#### Exercise requirements
Only a number is wanted here: the count of lines in the entries below that include the word "change".

#### Supplied records
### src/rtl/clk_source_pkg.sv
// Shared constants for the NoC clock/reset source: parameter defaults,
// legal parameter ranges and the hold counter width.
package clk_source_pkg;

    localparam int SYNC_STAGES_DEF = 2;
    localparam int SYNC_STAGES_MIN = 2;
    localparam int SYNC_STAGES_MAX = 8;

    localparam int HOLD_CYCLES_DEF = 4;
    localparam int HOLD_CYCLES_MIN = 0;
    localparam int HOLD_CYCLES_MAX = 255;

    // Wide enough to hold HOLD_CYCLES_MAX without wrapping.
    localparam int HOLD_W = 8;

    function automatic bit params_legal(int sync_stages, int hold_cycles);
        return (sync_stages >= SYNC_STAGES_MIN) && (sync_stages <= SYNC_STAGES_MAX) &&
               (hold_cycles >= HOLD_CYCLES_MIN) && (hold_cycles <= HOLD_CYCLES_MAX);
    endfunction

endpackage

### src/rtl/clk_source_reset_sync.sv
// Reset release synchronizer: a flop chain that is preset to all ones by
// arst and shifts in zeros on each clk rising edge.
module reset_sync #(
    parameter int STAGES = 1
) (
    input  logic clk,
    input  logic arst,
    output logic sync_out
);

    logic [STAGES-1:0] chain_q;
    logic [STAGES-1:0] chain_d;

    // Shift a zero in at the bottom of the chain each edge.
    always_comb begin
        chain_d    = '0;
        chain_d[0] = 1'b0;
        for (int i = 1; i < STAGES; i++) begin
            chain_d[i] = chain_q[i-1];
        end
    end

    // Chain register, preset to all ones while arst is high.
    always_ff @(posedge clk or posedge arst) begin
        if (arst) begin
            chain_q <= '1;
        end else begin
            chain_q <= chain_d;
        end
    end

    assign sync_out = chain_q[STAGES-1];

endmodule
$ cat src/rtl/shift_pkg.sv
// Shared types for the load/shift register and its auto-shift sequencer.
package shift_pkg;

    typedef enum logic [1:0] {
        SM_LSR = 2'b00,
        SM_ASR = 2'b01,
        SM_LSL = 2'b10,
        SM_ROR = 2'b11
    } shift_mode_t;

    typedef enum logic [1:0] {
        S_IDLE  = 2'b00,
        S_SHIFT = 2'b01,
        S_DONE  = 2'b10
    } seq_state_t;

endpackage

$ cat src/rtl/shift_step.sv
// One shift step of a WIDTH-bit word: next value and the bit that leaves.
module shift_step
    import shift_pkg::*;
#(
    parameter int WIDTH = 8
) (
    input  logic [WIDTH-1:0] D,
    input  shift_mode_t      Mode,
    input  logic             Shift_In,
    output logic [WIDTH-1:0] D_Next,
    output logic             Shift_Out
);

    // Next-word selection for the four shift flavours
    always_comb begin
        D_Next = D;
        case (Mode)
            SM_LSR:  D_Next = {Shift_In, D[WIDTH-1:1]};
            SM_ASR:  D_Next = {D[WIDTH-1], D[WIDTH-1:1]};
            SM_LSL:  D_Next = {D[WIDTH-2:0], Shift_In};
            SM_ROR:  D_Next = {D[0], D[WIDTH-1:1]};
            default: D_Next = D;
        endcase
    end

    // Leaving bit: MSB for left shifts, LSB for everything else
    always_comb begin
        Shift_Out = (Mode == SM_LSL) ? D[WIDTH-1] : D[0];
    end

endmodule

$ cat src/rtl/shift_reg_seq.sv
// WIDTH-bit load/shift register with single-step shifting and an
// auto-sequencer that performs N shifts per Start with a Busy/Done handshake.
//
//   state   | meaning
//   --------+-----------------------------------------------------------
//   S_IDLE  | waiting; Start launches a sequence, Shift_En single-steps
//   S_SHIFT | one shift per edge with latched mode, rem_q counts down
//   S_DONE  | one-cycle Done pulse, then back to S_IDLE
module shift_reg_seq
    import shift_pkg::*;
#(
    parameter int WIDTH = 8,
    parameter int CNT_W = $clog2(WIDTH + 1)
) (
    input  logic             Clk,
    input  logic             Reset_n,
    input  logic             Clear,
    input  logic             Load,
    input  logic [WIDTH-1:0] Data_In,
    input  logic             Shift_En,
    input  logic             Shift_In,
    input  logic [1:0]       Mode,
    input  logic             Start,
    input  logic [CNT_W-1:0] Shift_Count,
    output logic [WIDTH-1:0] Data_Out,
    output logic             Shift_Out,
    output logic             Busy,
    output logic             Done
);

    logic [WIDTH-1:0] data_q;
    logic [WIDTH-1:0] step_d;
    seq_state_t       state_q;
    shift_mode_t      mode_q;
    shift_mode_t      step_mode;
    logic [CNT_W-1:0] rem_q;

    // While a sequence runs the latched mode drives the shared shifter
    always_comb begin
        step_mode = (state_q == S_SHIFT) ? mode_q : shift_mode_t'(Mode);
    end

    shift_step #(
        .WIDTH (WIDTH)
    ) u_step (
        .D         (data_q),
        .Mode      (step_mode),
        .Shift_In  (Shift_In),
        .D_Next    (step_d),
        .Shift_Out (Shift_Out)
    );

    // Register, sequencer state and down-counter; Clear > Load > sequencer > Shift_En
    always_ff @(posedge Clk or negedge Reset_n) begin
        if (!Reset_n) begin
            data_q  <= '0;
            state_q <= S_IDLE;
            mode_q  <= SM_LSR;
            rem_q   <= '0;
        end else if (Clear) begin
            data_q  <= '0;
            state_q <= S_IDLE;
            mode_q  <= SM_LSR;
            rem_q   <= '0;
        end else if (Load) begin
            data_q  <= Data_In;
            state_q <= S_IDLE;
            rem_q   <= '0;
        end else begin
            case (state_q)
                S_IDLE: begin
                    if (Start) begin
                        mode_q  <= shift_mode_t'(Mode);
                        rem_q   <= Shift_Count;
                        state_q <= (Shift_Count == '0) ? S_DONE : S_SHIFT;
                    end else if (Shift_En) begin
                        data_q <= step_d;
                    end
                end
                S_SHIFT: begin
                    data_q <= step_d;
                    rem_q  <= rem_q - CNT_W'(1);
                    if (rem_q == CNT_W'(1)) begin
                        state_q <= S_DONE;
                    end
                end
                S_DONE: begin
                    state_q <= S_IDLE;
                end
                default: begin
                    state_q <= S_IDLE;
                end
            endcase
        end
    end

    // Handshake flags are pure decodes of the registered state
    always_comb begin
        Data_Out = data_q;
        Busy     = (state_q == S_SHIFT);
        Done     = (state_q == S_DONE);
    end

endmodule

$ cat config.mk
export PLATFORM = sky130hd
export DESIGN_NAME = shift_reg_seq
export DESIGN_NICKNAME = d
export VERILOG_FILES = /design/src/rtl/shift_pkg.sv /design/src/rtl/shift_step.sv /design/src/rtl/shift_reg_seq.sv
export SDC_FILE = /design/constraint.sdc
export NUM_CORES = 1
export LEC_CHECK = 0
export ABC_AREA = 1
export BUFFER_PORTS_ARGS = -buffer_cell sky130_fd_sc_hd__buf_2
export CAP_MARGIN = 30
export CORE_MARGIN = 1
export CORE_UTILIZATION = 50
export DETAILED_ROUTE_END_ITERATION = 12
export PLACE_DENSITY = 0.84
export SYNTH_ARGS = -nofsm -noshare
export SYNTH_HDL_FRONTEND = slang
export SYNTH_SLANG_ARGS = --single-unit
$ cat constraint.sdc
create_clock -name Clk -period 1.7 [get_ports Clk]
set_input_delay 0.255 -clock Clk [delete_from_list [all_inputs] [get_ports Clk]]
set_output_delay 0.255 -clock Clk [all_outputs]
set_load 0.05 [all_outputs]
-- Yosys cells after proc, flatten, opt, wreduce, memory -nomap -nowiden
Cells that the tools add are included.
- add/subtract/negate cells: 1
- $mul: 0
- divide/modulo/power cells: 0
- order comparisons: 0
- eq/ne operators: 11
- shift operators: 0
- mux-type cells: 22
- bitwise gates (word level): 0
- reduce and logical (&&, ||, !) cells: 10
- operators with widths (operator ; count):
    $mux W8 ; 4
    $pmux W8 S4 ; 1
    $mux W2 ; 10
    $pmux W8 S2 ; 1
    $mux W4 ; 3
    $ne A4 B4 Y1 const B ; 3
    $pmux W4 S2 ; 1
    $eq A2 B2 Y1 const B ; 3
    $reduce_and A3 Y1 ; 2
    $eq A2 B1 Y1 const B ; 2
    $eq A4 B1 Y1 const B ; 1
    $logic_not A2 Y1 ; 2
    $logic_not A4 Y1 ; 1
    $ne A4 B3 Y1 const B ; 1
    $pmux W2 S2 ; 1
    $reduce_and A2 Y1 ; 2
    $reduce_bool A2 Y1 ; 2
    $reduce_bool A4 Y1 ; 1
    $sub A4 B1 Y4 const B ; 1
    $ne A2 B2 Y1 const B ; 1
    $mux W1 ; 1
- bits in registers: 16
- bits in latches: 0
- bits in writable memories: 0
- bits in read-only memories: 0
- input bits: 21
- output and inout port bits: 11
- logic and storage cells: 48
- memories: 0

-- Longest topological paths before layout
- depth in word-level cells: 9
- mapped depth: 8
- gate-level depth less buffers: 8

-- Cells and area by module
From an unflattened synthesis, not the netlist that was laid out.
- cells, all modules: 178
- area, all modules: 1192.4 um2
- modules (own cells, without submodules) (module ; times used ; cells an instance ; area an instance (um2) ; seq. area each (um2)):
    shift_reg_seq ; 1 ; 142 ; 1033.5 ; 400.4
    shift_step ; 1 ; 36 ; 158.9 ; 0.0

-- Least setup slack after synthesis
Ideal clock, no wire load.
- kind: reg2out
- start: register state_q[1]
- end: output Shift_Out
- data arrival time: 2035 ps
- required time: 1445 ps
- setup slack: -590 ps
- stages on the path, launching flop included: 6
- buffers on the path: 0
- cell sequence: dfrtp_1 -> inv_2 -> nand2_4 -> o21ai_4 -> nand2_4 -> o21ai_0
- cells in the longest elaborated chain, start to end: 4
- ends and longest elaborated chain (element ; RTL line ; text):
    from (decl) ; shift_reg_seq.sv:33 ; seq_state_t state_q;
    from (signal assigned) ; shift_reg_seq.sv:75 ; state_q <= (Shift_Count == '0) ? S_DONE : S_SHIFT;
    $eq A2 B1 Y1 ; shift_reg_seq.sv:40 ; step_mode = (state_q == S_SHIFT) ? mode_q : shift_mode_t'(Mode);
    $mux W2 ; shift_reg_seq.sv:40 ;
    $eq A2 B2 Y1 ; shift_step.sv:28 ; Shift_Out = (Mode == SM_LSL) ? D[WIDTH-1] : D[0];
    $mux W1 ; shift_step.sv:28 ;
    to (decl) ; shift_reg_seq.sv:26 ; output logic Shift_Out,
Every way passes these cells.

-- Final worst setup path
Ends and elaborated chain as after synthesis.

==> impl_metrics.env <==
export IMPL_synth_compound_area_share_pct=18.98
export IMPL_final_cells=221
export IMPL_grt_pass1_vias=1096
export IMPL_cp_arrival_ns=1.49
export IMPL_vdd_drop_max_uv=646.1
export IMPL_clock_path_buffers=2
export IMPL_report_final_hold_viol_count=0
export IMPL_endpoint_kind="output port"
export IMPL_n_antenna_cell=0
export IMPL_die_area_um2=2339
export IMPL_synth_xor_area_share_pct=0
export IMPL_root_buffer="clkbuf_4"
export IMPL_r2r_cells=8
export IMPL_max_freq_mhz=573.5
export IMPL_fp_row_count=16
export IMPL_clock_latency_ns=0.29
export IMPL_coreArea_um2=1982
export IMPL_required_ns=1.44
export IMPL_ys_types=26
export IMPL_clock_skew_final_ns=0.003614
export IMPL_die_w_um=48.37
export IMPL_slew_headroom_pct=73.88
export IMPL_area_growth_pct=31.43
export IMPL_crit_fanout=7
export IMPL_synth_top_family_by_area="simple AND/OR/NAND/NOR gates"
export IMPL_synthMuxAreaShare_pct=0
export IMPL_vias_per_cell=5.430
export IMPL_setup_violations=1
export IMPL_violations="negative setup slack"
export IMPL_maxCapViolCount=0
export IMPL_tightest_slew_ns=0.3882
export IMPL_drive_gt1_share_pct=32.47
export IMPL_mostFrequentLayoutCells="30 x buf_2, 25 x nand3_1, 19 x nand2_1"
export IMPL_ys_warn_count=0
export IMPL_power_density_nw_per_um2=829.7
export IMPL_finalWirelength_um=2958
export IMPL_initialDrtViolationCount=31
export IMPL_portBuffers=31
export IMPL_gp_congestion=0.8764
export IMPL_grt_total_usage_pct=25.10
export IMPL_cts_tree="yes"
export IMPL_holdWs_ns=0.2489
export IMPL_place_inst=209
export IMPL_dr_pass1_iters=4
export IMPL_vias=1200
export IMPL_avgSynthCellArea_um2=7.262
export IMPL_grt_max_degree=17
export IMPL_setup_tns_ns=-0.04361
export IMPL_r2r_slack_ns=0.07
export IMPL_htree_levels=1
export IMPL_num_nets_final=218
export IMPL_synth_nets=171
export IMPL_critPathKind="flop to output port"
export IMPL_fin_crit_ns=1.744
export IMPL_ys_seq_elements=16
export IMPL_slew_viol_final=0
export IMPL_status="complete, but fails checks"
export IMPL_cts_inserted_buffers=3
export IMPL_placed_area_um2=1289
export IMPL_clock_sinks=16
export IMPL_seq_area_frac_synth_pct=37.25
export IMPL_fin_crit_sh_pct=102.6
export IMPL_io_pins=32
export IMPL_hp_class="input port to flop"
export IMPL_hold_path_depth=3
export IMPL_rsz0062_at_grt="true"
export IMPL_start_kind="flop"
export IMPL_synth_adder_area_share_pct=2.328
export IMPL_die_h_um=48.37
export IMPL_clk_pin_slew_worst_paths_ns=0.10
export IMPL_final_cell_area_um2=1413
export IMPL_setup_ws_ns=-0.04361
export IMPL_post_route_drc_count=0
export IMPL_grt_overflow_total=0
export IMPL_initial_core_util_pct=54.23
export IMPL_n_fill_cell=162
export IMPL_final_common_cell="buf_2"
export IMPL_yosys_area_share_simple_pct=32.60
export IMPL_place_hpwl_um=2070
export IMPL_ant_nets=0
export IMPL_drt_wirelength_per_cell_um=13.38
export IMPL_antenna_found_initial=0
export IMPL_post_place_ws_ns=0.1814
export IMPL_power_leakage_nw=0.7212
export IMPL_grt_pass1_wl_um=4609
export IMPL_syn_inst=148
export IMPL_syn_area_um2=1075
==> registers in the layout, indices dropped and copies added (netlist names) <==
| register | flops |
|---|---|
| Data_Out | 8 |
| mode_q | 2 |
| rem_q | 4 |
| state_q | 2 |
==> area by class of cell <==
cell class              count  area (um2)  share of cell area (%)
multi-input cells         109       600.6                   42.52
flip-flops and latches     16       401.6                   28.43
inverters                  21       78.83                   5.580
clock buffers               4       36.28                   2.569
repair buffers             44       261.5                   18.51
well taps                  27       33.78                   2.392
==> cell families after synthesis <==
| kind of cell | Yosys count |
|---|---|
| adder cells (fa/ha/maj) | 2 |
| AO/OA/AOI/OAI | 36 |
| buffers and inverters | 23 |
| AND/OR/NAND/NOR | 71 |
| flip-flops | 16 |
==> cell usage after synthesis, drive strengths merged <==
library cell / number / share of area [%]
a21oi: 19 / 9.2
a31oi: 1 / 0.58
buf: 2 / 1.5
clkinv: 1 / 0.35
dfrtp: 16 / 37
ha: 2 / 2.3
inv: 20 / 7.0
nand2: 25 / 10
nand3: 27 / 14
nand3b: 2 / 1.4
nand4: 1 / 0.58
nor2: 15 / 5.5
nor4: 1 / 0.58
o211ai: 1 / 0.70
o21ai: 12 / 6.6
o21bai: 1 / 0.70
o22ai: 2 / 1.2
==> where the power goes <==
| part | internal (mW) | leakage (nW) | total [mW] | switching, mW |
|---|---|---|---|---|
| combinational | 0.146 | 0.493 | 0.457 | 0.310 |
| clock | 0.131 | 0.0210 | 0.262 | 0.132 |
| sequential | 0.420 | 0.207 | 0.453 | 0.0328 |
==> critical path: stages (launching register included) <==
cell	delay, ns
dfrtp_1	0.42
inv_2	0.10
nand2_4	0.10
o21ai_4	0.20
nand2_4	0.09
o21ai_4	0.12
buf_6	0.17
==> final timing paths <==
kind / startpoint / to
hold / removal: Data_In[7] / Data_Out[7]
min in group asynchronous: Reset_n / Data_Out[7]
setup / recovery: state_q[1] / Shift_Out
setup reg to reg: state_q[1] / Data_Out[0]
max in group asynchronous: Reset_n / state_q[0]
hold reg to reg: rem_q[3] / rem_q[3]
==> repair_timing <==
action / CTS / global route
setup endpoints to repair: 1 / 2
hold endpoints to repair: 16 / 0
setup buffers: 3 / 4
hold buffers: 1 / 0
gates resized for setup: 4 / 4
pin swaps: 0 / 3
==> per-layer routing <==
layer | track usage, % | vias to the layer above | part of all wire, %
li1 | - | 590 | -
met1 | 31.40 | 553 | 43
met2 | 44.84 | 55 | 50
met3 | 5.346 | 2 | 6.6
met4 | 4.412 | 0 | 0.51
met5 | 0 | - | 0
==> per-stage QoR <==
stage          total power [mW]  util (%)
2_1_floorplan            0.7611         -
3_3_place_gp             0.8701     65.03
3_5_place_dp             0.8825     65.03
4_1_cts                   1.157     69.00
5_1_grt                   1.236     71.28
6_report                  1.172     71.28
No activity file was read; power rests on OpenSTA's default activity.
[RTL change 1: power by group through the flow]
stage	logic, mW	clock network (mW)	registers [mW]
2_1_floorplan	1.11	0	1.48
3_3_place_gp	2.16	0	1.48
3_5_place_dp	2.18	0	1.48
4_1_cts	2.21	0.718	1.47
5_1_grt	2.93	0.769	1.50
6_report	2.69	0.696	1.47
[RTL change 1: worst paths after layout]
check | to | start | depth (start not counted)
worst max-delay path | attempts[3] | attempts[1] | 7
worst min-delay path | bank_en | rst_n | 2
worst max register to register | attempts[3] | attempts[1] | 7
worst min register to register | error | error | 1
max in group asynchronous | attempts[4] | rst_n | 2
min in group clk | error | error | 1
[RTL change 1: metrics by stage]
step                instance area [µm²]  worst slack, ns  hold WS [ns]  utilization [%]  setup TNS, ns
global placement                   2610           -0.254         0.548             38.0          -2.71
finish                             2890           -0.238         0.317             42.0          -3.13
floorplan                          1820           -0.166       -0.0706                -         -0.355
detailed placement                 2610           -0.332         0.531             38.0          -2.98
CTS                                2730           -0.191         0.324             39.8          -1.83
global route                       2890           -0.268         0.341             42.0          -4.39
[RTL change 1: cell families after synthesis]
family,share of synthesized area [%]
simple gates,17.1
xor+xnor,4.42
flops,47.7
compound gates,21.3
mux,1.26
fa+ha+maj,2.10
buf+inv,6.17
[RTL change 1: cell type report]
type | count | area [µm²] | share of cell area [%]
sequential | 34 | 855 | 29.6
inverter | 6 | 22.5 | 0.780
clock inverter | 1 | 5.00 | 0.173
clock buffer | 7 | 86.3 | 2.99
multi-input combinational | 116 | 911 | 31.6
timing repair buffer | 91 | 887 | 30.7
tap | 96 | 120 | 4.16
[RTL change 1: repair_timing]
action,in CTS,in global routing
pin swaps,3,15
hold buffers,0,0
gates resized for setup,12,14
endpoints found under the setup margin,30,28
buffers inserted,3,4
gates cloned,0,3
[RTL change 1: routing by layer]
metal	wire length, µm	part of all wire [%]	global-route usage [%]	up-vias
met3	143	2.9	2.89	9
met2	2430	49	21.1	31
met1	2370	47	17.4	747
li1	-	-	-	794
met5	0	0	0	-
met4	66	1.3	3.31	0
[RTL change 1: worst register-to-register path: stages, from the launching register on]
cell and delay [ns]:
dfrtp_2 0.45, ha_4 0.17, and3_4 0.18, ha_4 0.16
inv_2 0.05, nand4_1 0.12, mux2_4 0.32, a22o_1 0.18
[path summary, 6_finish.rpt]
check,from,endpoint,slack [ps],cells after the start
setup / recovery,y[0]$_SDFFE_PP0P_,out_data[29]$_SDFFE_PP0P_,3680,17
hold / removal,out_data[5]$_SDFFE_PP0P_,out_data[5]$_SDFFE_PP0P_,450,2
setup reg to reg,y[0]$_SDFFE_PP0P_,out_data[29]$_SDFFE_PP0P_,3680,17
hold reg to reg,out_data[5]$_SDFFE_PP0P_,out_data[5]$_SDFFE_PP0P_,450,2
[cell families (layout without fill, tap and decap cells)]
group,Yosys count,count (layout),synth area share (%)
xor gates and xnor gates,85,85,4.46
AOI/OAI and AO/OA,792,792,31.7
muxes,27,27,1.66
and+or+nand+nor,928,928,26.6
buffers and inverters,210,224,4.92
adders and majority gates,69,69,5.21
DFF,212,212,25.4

#### Solution
8